▶ _Information given_
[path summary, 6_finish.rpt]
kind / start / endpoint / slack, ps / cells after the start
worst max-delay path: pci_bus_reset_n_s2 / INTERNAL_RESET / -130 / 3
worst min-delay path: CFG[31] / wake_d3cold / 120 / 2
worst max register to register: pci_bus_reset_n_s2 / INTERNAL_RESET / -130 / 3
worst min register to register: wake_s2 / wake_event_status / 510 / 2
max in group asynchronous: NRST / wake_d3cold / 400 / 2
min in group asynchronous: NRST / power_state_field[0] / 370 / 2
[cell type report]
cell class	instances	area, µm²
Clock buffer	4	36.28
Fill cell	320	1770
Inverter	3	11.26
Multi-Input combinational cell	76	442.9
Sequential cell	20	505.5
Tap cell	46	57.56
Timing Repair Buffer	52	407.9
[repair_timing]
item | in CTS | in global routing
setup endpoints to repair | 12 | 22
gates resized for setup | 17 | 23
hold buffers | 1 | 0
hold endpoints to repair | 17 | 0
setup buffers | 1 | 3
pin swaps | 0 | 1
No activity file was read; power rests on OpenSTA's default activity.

▶ _Your assignment_
Write the material out once more, exactly.

▶ _Worked solution_
[path summary, 6_finish.rpt]
kind / start / endpoint / slack, ps / cells after the start
worst max-delay path: pci_bus_reset_n_s2 / INTERNAL_RESET / -130 / 3
worst min-delay path: CFG[31] / wake_d3cold / 120 / 2
worst max register to register: pci_bus_reset_n_s2 / INTERNAL_RESET / -130 / 3
worst min register to register: wake_s2 / wake_event_status / 510 / 2
max in group asynchronous: NRST / wake_d3cold / 400 / 2
min in group asynchronous: NRST / power_state_field[0] / 370 / 2
[cell type report]
cell class	instances	area, µm²
Clock buffer	4	36.28
Fill cell	320	1770
Inverter	3	11.26
Multi-Input combinational cell	76	442.9
Sequential cell	20	505.5
Tap cell	46	57.56
Timing Repair Buffer	52	407.9
[repair_timing]
item | in CTS | in global routing
setup endpoints to repair | 12 | 22
gates resized for setup | 17 | 23
hold buffers | 1 | 0
hold endpoints to repair | 17 | 0
setup buffers | 1 | 3
pin swaps | 0 | 1
No activity file was read; power rests on OpenSTA's default activity.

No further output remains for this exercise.